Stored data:

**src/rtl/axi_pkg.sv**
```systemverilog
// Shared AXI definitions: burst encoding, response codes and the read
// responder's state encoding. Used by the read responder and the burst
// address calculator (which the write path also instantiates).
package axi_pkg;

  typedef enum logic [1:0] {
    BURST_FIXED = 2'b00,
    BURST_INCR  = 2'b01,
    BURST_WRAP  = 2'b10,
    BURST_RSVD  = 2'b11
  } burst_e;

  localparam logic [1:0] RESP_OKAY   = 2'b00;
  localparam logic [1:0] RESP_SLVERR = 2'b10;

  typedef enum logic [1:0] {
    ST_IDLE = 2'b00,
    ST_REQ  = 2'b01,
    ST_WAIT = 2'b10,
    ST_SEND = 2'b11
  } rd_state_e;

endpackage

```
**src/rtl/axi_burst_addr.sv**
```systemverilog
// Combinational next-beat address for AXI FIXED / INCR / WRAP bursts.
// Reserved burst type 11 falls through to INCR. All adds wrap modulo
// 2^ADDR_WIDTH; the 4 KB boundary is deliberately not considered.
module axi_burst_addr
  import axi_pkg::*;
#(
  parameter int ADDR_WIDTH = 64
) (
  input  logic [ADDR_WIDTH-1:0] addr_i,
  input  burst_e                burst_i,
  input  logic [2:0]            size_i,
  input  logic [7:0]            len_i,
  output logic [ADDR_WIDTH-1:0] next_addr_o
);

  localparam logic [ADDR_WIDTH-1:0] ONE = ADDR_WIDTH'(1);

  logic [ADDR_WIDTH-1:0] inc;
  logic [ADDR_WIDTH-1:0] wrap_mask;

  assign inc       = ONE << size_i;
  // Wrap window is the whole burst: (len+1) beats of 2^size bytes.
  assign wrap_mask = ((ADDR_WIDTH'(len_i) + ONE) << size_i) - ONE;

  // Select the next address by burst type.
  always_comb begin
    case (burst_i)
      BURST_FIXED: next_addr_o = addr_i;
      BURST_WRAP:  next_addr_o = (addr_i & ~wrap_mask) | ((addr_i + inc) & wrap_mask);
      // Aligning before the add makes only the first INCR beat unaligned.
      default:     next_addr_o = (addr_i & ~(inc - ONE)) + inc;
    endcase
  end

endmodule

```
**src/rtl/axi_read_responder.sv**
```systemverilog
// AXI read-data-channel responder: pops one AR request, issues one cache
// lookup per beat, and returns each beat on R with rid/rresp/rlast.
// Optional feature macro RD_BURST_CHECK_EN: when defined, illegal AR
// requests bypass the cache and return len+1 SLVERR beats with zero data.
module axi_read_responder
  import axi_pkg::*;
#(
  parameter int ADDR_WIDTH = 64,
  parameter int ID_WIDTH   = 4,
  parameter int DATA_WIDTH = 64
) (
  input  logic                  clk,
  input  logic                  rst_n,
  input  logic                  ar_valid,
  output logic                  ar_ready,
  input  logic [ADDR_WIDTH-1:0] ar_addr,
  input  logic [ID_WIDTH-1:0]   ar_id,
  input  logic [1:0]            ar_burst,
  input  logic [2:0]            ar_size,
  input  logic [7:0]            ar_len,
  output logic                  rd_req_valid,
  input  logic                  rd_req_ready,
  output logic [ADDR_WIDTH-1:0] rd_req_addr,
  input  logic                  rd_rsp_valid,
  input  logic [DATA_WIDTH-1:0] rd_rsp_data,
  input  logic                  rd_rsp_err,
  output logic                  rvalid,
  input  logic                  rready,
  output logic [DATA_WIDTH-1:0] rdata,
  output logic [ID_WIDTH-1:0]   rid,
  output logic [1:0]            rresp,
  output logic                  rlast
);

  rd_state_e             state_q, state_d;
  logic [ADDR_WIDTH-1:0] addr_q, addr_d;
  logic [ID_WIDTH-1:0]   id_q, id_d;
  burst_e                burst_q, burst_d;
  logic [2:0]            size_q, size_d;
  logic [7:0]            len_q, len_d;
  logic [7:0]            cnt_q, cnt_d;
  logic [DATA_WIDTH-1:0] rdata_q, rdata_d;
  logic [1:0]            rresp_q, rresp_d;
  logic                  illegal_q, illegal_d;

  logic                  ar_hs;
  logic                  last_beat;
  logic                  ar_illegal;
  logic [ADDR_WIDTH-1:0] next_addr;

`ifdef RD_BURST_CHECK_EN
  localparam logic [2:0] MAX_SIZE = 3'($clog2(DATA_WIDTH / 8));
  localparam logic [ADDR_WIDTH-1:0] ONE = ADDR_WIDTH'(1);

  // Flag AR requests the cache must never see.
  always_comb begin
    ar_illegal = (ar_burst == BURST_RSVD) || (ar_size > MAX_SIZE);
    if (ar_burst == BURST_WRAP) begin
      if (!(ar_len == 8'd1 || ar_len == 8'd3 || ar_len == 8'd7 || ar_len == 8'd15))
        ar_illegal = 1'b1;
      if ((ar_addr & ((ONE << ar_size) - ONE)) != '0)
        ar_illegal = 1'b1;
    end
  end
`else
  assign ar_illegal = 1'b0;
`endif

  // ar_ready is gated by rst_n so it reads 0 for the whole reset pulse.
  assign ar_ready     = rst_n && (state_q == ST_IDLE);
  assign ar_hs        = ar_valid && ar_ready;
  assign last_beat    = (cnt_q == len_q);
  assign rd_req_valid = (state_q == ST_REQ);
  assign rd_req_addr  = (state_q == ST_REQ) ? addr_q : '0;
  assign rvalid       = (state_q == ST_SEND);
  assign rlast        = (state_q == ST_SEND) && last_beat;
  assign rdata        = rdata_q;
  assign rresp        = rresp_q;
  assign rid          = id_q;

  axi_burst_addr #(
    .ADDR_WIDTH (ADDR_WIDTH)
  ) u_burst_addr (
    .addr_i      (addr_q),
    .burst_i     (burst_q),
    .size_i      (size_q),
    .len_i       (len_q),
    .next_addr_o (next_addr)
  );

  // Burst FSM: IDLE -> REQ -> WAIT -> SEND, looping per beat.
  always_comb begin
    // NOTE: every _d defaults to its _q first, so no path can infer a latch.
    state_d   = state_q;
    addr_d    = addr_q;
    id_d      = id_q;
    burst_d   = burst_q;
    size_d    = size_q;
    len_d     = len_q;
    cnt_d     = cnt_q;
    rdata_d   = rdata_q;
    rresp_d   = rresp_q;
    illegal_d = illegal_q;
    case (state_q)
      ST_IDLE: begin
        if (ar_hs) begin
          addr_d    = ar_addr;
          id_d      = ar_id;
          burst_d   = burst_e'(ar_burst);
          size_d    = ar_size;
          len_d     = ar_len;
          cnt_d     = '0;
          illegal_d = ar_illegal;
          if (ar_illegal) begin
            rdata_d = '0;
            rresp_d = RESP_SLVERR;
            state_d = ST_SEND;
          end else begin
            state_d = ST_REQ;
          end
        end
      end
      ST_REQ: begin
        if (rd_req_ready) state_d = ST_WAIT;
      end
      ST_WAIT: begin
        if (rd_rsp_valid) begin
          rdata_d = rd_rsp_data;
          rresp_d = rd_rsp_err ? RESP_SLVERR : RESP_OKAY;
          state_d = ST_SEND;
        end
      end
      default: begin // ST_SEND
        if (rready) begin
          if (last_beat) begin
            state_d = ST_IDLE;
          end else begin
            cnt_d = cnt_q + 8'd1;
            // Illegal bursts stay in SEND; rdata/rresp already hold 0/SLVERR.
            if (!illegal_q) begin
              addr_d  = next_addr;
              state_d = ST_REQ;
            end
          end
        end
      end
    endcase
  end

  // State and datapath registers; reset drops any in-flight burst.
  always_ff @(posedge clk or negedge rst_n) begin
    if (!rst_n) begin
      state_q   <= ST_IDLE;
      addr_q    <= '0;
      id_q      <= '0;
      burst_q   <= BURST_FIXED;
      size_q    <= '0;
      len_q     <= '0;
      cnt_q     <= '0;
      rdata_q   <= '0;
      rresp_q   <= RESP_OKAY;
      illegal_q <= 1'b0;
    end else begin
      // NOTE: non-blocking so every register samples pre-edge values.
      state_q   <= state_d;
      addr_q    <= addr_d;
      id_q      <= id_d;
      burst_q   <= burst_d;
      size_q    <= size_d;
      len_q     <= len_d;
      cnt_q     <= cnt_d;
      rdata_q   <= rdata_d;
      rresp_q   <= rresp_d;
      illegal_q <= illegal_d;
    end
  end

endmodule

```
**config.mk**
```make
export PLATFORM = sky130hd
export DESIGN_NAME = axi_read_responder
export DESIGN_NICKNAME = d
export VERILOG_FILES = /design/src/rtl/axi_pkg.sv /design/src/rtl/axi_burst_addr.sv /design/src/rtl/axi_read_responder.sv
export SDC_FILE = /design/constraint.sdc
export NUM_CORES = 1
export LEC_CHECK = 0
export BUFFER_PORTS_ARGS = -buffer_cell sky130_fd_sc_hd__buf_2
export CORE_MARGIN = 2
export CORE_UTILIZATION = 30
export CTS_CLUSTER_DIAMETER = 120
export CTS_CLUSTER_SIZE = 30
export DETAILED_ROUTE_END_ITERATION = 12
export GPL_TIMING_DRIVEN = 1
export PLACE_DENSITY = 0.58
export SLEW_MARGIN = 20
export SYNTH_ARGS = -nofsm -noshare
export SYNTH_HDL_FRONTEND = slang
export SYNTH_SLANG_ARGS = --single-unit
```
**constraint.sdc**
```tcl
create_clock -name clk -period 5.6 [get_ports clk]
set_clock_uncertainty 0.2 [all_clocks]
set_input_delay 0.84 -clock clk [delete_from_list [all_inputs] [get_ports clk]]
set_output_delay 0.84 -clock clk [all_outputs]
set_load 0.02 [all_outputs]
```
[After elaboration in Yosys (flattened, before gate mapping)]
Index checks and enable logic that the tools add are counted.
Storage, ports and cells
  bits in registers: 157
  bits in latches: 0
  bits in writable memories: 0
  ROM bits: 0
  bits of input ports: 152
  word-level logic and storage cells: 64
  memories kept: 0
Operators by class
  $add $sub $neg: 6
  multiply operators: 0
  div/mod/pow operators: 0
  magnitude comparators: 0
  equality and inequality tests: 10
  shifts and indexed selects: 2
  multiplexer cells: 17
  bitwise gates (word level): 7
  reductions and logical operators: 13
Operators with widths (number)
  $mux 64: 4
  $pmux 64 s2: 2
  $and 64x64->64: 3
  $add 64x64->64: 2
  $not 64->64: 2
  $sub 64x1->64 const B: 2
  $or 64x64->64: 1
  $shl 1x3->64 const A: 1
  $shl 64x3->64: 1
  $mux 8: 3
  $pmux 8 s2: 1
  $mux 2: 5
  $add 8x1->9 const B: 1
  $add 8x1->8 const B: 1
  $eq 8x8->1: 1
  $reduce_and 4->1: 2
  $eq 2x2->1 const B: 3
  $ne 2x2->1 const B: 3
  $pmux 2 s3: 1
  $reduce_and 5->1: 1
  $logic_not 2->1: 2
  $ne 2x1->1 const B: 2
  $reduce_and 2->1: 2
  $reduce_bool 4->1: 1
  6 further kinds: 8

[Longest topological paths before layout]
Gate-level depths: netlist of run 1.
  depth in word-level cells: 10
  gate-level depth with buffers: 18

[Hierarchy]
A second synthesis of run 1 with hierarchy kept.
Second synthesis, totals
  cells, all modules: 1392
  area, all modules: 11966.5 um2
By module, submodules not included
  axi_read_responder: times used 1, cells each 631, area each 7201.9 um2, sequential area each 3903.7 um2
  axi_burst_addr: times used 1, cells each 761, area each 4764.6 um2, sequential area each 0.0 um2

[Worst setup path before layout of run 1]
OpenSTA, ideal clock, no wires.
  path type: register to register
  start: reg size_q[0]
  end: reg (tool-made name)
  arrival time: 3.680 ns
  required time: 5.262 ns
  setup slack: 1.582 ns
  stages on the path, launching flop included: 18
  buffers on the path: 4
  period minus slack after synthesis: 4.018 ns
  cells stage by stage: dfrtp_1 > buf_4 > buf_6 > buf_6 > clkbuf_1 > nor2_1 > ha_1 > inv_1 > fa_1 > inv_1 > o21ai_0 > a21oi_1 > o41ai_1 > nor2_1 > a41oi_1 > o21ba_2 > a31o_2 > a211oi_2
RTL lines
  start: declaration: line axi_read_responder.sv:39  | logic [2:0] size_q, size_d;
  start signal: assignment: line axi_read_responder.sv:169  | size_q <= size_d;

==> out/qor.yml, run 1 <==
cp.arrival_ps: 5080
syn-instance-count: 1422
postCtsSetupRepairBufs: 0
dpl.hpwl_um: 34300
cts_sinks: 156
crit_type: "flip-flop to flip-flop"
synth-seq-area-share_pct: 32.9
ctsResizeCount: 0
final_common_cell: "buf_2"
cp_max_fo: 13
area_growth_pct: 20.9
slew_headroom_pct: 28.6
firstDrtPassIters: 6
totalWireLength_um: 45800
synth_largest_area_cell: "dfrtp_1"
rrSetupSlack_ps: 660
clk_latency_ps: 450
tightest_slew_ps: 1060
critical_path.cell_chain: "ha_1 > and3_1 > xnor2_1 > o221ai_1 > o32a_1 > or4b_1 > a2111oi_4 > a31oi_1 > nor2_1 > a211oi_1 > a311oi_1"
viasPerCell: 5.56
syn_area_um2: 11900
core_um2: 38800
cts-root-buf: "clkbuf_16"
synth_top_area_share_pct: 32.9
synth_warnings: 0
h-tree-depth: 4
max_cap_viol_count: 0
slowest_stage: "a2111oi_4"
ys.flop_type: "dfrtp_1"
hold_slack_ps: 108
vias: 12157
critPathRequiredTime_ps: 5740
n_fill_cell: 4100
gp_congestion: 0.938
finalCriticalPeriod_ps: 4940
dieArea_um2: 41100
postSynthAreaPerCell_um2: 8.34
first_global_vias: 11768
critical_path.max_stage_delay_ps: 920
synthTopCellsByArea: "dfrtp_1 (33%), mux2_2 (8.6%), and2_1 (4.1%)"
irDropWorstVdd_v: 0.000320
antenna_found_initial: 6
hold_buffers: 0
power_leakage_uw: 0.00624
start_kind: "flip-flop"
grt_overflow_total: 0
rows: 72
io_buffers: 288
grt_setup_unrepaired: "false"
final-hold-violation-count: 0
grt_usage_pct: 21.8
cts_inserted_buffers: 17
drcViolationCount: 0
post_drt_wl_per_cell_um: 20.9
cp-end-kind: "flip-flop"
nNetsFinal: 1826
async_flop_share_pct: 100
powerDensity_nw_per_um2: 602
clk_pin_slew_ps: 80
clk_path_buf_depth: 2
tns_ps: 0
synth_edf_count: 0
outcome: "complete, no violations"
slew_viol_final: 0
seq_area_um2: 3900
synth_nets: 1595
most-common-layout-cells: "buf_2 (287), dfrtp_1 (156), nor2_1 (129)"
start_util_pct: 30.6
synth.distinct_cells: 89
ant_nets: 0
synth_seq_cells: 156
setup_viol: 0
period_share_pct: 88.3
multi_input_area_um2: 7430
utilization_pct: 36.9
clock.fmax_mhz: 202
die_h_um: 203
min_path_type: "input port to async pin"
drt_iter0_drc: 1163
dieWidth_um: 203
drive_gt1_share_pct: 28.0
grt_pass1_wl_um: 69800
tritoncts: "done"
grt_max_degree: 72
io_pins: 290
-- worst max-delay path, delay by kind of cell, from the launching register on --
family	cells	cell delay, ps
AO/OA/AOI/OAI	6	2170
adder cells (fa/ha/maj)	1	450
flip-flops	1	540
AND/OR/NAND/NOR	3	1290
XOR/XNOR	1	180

---

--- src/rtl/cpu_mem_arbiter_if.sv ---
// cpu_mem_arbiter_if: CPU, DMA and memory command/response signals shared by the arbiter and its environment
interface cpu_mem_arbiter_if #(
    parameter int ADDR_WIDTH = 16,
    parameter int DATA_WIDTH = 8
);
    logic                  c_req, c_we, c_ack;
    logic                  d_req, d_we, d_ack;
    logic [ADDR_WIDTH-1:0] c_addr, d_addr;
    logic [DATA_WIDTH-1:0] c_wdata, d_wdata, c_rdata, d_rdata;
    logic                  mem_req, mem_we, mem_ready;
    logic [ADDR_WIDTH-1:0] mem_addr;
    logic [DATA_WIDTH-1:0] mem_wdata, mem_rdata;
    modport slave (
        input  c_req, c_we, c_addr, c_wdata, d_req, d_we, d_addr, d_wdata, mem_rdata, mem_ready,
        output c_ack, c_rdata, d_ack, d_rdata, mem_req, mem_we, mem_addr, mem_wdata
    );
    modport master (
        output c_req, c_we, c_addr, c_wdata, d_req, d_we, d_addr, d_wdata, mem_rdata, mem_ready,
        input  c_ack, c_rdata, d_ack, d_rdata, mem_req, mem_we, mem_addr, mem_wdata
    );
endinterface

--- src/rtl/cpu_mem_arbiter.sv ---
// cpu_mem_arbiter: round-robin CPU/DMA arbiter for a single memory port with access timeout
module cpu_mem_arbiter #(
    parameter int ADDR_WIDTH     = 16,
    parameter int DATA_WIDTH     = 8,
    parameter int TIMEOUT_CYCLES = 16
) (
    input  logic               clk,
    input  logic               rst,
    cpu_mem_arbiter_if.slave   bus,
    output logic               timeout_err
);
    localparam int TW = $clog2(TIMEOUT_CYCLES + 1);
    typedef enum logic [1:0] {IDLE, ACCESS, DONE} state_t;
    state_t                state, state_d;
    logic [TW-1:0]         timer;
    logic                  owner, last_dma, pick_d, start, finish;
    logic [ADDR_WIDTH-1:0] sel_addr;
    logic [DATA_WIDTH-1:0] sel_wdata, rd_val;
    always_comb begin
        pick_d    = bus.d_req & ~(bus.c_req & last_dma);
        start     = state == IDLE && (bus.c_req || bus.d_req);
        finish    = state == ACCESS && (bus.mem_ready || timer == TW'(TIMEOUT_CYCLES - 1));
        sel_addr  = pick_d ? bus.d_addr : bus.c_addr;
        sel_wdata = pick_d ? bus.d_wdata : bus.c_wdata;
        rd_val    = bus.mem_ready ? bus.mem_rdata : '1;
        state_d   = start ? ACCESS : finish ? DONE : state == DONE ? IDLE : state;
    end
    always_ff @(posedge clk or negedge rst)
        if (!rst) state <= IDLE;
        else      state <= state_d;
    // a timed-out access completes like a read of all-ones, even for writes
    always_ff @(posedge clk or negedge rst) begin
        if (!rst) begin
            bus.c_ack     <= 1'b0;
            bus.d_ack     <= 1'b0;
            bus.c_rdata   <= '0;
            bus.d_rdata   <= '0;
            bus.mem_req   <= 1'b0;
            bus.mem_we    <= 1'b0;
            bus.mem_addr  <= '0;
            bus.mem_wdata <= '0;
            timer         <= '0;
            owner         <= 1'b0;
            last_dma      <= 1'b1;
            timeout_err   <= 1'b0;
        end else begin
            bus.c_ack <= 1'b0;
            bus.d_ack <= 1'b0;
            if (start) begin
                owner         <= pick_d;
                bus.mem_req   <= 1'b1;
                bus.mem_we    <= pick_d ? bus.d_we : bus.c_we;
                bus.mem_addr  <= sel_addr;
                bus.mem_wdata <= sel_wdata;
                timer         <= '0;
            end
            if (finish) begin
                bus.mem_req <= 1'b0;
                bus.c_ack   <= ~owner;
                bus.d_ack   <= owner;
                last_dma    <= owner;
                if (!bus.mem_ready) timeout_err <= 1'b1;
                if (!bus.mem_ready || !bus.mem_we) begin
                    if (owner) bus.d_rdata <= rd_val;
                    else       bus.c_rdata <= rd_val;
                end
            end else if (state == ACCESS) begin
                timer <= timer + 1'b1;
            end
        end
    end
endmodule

■ **Work to complete**: Please give an exact copy of the entries above, from the line with "ROM bits: 0" down to the line with "bitwise gates (word level): 7", inclusive, and nothing else.

■ **Your response**:
  ROM bits: 0
  bits of input ports: 152
  word-level logic and storage cells: 64
  memories kept: 0
Operators by class
  $add $sub $neg: 6
  multiply operators: 0
  div/mod/pow operators: 0
  magnitude comparators: 0
  equality and inequality tests: 10
  shifts and indexed selects: 2
  multiplexer cells: 17
  bitwise gates (word level): 7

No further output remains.